While in Mary Beth G. v. City of Chicago, 723 F.2d 1263, 1279-80 (7th Cir.1983), we described the plaintiff's false arrest and excessive force claims as seeking "damages flowing from the conduct surrounding the arrest itself," we did so only to contrast those claims with the claim, which we held to be unrelated, for damages from a strip search conducted at the police station after the arrest. Since both the false arrest and excessive force claims had failed, there was no question of whether to award attorney's fees for one but not the other. But they were (and in this case are) as separate from each other as both are separate from a claim of police misconduct occurring after the arrested person has been brought to the police station (where the strip search in Mary Beth G. took place). They are as different as a claim of discrimination and a claim of retaliation for opposing that discrimination. See Sisco v. J.S. Alberici Construction Co., 733 F.2d 55, 58-59 (8th Cir.1984); see also Martin v. Lauer, 740 F.2d 36, 47-48 (D.C.Cir.1984); Mims v. Shapp, 744 F.2d 946, 954 (3d Cir.1984). Sequential claims — claims that are causally related (Lenard wouldn't have been beaten if he hadn't been arrested) but do not depend on the same facts — are not related for purposes of Hensley. A plaintiff should not be rewarded for a failed attempt to base liability on conduct that did not result in an actionable wrong to him, even if the conduct closely precedes, or
The growing volume of attorney's fees litigation in this circuit prompts us to make some observations for the guidance of the parties and district judge on remand and of bench and bar in other, similar cases.
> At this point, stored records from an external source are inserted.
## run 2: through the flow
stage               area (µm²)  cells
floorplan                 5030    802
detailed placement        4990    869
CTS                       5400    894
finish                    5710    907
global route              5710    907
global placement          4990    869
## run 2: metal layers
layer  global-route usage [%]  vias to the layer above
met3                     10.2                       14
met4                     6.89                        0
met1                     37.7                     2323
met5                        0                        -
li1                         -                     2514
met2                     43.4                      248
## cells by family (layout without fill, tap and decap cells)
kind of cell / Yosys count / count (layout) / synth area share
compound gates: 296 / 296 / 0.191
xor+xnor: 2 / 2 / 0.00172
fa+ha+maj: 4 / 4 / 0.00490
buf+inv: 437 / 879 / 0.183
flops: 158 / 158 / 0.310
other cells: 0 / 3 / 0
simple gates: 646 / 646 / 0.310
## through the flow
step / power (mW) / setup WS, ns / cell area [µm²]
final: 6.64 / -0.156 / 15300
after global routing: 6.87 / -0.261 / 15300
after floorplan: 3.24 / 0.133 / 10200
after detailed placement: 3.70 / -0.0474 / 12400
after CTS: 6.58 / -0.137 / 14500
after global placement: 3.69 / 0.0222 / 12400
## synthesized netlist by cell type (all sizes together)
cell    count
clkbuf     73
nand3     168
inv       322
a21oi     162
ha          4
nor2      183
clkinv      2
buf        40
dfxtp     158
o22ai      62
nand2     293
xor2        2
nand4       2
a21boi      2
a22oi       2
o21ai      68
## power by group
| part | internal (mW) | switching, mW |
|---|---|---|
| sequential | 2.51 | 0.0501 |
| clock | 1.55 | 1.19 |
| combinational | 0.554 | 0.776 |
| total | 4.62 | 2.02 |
<file path="config.mk">
export PLATFORM = sky130hd
export DESIGN_NAME = sqrt_iter_q_flat
export DESIGN_NICKNAME = d
export VERILOG_FILES = /design/src/rtl/q_fixed_pkg.sv /design/src/rtl/sqrt_iter_q_if.sv /design/src/rtl/sqrt_step.sv /design/src/rtl/sqrt_iter_q.sv /design/src/flat_wrapper.sv
export SDC_FILE = /design/constraint.sdc
export NUM_CORES = 1
export LEC_CHECK = 0
export CELL_PAD_IN_SITES_DETAIL_PLACEMENT = 0
export CELL_PAD_IN_SITES_GLOBAL_PLACEMENT = 2
export CORE_MARGIN = 10
export CORE_UTILIZATION = 30
export CTS_BUF_LIST = sky130_fd_sc_hd__clkbuf_16
export DETAILED_ROUTE_END_ITERATION = 8
export HOLD_SLACK_MARGIN = 0.1
export PLACE_DENSITY_LB_ADDON = 0.1
export SETUP_SLACK_MARGIN = 0.02
export SYNTH_ARGS = -nofsm -noshare
export SYNTH_HDL_FRONTEND = slang
export SYNTH_SLANG_ARGS = --single-unit
</file>
<file path="constraint.sdc">
create_clock -name clk -period 8.4 [get_ports clk]
set_input_delay 0.84 -clock clk [delete_from_list [all_inputs] [get_ports clk]]
set_output_delay 0.84 -clock clk [all_outputs]
set_load 0.005 [all_outputs]
</file>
1. We cannot sustain a substantial award of attorney's fees on the basis of so skimpy an opinion as the district court wrote. The opinion devotes only a page to the question of attorney's fees, and uses the page to announce its conclusion rather than to state reasons for the conclusion. Many district judges treat the fee-award phase of a case as a detail, and this is natural; it is also appropriate — when the plaintiff's request is for only a few hundred or a few thousand dollars. See Henry v. Webermeier, 738 F.2d 188, 193 (7th Cir.1984). But here the request was for more than $500,000 in attorney's fees and the award was for $327,000. Such an award is not chicken feed. It is considerably larger than the average judgment in a federal case; it is more than 30 times the minimum amount in controversy required in a federal diversity case. It would not be chicken feed even if the question were (as it may become on remand) not $327,000 versus $500,000 but $90,000 versus $100,000.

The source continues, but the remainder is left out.